**Work item**
Please repeat the lines below exactly. Begin with the line containing "routing | no |" and go on through the line containing "Count | 97 |".

-- Entries supplied follows --

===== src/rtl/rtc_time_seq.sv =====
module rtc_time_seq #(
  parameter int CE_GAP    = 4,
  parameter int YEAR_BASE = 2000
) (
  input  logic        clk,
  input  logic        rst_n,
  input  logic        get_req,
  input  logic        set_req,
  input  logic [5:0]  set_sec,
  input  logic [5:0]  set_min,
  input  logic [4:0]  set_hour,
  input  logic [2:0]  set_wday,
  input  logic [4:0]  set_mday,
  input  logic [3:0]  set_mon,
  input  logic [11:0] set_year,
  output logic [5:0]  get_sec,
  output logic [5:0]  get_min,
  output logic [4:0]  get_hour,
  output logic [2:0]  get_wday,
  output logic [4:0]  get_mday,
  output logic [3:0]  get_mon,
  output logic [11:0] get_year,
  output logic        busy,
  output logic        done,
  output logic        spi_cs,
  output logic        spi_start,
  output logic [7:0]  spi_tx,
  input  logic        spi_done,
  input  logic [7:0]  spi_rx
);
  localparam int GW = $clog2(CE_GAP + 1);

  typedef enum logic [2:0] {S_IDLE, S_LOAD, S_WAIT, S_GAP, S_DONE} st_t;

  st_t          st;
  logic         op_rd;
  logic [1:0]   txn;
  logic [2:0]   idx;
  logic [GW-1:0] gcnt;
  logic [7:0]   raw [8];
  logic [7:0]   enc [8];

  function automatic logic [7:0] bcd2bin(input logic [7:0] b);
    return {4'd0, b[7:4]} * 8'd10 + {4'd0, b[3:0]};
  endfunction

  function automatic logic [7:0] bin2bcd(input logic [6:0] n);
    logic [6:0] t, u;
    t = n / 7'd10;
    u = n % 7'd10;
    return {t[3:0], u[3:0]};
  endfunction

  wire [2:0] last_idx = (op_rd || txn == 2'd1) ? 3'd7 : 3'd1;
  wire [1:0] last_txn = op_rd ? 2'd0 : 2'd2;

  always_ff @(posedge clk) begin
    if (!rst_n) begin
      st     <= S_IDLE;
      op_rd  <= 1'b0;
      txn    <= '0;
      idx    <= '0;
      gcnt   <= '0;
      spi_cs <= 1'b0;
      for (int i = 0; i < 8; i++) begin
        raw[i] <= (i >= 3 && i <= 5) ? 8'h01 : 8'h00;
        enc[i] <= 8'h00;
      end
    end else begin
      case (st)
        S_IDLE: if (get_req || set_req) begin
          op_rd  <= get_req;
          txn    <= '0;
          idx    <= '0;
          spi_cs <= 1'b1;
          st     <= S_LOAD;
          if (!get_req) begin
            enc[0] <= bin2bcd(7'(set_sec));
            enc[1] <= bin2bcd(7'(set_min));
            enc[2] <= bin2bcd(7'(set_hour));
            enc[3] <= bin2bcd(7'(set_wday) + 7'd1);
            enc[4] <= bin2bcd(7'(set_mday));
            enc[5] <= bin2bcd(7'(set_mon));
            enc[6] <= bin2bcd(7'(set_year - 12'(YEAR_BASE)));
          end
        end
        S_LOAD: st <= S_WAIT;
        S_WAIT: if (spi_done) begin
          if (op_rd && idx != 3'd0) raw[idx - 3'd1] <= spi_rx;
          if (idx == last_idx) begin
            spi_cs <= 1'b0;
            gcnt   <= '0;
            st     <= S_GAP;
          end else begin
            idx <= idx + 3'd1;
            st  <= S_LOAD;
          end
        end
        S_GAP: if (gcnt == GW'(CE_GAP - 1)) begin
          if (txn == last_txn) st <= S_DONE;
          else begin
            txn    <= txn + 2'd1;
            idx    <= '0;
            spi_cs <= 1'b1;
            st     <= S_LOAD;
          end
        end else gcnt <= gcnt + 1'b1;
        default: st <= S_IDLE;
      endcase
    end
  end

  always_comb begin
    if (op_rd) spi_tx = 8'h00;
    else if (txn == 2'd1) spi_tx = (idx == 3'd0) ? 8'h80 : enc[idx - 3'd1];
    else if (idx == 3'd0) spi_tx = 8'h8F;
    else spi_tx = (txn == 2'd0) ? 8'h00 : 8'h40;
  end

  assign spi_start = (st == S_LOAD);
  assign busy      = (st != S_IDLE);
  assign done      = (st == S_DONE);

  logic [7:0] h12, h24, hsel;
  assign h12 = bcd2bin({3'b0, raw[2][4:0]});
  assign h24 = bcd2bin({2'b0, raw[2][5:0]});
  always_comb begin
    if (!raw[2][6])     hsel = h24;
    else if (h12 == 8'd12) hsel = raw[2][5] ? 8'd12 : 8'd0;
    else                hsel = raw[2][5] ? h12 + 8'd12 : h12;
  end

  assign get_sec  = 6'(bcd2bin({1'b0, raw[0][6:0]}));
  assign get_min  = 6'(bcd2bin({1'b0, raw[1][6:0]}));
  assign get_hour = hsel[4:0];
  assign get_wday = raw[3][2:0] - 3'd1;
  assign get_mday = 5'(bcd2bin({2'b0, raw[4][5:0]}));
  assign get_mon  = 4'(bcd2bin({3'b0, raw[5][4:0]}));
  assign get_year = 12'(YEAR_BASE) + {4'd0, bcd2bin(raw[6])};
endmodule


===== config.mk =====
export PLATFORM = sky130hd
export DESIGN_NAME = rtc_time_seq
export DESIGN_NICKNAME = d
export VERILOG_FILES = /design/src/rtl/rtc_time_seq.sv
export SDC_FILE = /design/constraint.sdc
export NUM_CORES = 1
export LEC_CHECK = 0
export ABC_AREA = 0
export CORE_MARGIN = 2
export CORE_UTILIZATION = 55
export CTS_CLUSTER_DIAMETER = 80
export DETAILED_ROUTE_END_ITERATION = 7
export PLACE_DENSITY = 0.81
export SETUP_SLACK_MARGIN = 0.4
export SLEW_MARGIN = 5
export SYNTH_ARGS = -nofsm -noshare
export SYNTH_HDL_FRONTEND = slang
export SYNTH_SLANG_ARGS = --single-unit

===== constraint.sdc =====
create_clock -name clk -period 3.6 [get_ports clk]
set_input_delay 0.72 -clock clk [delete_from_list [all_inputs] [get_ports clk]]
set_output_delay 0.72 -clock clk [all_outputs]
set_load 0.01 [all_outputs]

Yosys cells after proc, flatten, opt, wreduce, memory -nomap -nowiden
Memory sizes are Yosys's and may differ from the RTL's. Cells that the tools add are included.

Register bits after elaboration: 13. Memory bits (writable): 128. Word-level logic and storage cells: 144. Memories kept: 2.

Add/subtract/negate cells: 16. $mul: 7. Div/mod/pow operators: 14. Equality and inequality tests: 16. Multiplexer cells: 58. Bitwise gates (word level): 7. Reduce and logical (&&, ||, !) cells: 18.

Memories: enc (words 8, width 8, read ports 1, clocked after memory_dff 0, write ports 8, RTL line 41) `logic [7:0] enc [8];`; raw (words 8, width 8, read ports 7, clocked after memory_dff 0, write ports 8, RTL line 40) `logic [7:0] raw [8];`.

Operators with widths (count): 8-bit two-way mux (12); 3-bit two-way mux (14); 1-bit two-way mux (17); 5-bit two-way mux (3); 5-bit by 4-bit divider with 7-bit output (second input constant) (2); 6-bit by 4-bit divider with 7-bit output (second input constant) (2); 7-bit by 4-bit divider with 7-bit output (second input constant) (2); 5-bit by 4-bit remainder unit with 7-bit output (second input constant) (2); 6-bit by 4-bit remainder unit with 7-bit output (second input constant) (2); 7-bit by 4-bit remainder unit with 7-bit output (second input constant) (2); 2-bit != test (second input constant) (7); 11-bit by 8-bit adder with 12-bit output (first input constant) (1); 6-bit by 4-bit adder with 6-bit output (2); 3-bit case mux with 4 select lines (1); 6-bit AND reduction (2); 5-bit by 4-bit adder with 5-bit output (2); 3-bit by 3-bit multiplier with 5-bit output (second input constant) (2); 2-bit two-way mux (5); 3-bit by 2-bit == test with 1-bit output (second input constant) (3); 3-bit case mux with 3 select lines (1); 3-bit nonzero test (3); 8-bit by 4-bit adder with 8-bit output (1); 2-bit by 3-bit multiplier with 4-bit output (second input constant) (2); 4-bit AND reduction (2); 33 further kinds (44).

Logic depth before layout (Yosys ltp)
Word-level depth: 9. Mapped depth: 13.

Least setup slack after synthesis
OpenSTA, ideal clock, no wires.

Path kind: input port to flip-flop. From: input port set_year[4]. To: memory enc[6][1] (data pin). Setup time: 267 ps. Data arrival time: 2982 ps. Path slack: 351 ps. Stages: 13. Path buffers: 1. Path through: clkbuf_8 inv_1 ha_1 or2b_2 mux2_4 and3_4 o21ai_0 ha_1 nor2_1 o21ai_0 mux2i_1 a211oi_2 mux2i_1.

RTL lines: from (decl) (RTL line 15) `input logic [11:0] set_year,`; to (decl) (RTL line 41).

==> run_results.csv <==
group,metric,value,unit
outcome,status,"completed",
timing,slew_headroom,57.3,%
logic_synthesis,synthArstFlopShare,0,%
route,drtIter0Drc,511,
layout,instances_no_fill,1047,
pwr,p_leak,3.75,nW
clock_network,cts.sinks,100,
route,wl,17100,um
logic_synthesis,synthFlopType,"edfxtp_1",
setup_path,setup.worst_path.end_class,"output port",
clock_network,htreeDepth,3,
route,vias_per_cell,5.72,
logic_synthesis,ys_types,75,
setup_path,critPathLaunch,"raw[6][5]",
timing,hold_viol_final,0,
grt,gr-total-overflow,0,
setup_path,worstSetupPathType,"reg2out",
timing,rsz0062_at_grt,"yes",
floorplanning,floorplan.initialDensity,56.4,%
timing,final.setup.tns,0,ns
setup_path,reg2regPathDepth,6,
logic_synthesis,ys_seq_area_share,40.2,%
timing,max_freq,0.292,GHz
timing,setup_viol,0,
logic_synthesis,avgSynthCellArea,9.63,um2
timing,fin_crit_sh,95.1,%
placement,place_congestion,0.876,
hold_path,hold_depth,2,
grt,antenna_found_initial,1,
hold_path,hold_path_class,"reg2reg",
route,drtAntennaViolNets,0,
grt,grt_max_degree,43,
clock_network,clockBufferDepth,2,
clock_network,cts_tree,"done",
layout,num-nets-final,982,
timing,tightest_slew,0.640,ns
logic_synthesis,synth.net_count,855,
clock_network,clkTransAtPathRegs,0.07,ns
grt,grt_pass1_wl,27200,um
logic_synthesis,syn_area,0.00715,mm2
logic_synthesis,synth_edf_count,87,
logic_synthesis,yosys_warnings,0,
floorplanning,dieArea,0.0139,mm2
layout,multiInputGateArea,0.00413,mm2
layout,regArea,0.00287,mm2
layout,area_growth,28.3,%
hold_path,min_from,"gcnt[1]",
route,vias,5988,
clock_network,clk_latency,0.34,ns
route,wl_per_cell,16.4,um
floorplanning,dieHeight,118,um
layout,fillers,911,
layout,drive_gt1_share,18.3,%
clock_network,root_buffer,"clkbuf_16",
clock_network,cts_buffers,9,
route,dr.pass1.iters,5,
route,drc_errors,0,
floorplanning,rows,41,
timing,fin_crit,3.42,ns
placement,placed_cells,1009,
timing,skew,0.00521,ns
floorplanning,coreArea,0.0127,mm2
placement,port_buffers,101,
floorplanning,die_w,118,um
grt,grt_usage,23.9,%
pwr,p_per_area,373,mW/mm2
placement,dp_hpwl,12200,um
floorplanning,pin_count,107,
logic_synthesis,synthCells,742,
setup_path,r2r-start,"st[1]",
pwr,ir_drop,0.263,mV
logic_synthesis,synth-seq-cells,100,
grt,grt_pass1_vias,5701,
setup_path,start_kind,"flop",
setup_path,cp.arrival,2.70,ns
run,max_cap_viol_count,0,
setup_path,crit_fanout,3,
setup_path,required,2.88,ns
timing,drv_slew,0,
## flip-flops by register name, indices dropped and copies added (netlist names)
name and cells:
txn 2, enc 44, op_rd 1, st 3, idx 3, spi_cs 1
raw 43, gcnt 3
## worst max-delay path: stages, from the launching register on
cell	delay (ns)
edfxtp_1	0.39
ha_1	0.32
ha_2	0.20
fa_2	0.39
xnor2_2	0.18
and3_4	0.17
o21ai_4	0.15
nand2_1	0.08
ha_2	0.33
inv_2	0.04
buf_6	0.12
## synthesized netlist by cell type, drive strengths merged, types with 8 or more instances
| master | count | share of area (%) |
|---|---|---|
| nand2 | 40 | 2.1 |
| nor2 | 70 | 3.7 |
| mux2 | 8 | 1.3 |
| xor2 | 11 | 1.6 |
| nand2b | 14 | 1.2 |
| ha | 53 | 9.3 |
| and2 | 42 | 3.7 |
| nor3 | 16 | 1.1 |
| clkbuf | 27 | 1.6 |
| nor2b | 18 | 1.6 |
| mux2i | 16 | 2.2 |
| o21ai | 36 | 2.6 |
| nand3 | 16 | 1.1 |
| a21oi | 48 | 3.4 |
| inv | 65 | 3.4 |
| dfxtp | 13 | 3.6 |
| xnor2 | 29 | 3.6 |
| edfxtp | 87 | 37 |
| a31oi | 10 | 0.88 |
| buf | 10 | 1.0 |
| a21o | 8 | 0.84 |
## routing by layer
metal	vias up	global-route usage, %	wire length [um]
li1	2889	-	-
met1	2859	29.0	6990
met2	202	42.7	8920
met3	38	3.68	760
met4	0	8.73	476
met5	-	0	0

-- Entries supplied concluded --
-- Entries supplied follows --

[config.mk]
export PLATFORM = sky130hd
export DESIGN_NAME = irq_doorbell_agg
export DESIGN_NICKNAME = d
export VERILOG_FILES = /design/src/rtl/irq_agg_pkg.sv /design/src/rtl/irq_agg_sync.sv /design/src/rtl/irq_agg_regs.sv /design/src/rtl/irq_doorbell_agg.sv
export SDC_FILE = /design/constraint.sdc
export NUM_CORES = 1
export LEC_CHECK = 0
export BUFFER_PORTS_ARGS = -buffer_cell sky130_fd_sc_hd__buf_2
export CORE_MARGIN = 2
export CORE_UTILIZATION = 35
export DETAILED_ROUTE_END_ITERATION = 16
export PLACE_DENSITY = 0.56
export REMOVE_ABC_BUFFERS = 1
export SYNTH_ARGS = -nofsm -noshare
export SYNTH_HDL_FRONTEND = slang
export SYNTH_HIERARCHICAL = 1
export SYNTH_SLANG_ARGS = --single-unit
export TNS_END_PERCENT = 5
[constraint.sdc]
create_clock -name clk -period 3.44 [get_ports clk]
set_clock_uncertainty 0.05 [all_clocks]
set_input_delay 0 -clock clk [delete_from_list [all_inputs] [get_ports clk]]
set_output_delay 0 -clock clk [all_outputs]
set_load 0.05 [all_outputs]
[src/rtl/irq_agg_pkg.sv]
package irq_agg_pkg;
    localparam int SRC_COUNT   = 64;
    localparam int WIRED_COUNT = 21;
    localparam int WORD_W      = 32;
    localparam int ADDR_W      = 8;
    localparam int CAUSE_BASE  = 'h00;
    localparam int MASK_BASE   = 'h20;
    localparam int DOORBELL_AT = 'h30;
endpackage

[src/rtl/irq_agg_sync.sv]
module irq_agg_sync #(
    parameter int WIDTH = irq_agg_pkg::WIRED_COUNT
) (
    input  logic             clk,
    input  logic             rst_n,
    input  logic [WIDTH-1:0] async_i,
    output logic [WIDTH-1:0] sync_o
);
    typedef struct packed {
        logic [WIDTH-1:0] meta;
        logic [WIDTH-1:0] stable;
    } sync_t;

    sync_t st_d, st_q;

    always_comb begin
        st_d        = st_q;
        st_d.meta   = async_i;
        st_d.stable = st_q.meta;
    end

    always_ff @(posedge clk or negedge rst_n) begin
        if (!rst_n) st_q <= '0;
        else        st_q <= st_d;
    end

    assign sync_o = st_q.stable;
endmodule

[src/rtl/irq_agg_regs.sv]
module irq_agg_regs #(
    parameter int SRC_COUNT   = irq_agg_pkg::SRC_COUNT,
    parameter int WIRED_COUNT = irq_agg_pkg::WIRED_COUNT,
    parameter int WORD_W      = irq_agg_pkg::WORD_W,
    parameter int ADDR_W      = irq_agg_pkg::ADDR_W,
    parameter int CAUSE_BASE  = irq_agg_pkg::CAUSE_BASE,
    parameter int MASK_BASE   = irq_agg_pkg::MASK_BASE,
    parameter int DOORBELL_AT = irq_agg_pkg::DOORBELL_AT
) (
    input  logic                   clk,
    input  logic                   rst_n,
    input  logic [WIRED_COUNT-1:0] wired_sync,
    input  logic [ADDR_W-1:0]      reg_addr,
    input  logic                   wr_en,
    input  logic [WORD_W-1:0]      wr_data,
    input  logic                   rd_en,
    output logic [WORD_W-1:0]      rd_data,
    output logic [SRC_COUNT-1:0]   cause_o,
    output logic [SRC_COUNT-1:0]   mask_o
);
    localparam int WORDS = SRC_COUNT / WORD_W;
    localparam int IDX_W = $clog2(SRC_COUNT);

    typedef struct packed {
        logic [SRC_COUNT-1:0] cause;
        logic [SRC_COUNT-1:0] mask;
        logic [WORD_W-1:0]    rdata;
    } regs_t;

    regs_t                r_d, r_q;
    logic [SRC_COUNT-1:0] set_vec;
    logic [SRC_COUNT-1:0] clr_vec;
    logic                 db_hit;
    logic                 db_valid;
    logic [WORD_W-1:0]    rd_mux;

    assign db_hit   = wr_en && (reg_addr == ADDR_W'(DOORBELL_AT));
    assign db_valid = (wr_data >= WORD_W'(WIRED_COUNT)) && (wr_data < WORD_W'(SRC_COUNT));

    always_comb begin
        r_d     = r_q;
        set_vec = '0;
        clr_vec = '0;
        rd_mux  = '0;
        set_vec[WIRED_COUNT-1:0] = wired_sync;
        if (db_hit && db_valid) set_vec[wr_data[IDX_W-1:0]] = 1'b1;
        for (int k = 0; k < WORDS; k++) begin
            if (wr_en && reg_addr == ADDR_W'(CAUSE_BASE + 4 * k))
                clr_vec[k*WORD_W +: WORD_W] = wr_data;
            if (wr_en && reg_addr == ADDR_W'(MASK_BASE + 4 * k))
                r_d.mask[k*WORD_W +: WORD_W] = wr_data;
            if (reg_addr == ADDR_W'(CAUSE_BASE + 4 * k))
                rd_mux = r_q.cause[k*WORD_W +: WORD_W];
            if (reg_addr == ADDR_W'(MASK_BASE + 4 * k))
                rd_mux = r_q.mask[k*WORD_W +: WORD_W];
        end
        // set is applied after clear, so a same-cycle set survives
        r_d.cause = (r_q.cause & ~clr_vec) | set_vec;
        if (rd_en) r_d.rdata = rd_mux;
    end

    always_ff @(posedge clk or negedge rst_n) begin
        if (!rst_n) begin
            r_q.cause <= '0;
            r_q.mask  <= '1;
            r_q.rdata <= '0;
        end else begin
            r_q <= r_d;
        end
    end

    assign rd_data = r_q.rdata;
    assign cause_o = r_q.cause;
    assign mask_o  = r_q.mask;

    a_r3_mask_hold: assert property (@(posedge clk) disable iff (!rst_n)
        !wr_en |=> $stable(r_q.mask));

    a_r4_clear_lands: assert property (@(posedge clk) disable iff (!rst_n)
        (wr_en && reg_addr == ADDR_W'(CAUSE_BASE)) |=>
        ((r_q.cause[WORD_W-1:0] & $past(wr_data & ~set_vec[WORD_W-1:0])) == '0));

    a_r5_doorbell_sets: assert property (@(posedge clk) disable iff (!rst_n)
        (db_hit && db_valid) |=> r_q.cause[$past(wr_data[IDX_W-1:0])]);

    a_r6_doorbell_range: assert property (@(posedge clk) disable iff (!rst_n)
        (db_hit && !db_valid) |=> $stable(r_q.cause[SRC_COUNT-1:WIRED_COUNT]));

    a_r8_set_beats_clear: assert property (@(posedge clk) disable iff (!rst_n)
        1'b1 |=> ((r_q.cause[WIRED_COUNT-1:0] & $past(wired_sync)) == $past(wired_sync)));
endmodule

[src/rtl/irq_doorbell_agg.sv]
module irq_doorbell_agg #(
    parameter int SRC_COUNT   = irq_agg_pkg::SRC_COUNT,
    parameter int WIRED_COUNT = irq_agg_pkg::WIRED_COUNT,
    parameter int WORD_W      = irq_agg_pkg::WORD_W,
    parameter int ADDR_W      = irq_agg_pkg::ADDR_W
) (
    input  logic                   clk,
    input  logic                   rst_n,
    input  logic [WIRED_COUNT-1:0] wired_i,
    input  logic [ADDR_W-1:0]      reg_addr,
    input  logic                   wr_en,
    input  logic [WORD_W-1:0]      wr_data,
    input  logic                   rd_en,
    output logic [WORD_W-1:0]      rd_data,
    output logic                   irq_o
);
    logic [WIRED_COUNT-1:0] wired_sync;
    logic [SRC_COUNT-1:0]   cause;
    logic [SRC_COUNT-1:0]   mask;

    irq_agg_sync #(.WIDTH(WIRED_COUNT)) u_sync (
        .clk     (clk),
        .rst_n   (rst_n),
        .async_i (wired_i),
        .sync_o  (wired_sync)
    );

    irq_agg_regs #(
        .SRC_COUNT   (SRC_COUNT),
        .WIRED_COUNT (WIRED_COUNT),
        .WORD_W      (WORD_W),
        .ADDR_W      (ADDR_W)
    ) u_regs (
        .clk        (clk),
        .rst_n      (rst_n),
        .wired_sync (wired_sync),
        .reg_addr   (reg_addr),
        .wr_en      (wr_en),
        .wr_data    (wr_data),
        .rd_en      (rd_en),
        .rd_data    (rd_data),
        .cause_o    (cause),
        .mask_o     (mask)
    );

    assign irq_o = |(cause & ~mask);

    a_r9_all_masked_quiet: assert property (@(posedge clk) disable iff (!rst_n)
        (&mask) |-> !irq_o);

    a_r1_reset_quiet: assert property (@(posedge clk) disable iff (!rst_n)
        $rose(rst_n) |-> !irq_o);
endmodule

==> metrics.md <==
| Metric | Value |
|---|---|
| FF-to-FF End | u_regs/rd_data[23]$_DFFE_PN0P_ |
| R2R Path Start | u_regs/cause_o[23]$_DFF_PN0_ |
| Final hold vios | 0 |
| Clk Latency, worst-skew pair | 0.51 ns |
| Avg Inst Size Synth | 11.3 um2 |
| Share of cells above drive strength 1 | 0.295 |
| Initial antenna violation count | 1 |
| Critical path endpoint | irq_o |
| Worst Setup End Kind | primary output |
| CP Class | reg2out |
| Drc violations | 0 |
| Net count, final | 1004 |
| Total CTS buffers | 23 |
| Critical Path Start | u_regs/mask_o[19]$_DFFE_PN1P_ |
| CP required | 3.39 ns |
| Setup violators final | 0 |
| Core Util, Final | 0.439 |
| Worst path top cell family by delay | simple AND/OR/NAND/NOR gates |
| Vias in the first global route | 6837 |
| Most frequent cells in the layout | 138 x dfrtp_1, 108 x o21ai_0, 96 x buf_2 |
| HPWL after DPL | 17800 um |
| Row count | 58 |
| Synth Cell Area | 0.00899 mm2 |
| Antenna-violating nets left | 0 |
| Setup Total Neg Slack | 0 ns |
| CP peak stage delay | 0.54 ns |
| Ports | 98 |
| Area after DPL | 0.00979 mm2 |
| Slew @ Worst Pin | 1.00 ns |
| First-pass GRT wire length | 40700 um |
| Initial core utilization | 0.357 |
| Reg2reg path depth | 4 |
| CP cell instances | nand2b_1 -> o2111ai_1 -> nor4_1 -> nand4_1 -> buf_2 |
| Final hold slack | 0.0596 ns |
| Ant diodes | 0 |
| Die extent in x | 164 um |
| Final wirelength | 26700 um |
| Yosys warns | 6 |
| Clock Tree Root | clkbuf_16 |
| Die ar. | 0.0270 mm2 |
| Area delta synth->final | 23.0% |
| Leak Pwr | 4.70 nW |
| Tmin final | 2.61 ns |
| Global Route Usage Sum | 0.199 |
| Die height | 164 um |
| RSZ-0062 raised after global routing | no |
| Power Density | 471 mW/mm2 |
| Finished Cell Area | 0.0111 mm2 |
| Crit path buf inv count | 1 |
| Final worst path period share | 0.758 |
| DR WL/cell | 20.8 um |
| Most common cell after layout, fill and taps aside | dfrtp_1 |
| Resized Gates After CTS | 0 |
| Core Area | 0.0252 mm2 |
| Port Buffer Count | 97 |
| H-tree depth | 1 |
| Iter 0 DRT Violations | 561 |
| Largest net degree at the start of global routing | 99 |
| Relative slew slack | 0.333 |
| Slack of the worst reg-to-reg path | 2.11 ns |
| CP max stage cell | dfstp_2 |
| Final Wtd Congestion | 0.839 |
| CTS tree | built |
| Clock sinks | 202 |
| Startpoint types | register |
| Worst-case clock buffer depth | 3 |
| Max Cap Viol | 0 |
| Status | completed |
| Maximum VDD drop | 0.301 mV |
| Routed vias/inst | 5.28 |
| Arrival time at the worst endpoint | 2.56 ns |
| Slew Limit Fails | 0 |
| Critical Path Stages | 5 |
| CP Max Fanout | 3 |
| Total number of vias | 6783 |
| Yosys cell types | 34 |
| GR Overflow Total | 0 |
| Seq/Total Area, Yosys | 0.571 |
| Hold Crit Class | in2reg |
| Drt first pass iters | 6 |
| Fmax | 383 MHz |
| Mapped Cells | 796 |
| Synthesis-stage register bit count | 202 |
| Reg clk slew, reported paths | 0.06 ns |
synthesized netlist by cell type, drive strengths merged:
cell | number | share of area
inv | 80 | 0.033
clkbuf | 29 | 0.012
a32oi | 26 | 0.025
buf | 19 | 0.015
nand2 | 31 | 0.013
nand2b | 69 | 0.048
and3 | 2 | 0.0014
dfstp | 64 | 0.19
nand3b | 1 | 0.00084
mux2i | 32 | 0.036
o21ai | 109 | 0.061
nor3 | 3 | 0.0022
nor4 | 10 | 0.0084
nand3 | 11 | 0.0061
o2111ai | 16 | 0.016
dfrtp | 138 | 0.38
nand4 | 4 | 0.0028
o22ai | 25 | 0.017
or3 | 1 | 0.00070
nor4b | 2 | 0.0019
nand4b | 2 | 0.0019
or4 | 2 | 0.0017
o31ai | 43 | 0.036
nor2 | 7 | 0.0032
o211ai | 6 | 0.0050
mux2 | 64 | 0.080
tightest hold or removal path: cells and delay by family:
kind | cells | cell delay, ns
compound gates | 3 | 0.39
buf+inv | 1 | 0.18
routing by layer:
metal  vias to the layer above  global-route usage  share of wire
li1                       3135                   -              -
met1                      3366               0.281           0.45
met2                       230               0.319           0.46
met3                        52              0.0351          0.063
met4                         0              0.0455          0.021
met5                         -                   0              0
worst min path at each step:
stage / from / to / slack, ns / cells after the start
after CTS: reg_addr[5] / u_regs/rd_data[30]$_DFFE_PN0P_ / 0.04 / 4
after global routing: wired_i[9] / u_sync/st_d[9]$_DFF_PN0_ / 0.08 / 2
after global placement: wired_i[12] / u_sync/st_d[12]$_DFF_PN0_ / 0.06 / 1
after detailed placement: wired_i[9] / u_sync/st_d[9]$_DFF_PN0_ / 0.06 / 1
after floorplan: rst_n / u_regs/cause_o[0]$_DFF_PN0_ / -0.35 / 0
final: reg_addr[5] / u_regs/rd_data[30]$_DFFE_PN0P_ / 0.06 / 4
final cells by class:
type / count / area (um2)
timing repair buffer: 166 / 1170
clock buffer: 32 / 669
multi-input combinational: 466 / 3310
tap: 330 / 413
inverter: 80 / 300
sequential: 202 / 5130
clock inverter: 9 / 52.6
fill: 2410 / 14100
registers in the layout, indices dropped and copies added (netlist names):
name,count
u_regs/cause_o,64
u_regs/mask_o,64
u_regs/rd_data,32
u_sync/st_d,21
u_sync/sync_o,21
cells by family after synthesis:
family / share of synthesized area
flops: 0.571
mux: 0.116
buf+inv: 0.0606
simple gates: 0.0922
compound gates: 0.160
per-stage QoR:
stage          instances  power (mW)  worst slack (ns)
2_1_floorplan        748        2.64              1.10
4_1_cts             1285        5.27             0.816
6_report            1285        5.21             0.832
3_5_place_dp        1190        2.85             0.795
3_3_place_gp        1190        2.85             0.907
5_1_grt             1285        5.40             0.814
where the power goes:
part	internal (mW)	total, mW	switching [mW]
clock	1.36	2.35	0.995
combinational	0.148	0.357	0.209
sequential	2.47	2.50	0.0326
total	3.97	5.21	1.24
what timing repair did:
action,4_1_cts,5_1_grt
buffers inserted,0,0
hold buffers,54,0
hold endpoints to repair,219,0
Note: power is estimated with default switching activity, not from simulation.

-- Entries supplied concluded --

**Written response**
| RSZ-0062 raised after global routing | no |
| Power Density | 471 mW/mm2 |
| Finished Cell Area | 0.0111 mm2 |
| Crit path buf inv count | 1 |
| Final worst path period share | 0.758 |
| DR WL/cell | 20.8 um |
| Most common cell after layout, fill and taps aside | dfrtp_1 |
| Resized Gates After CTS | 0 |
| Core Area | 0.0252 mm2 |
| Port Buffer Count | 97 |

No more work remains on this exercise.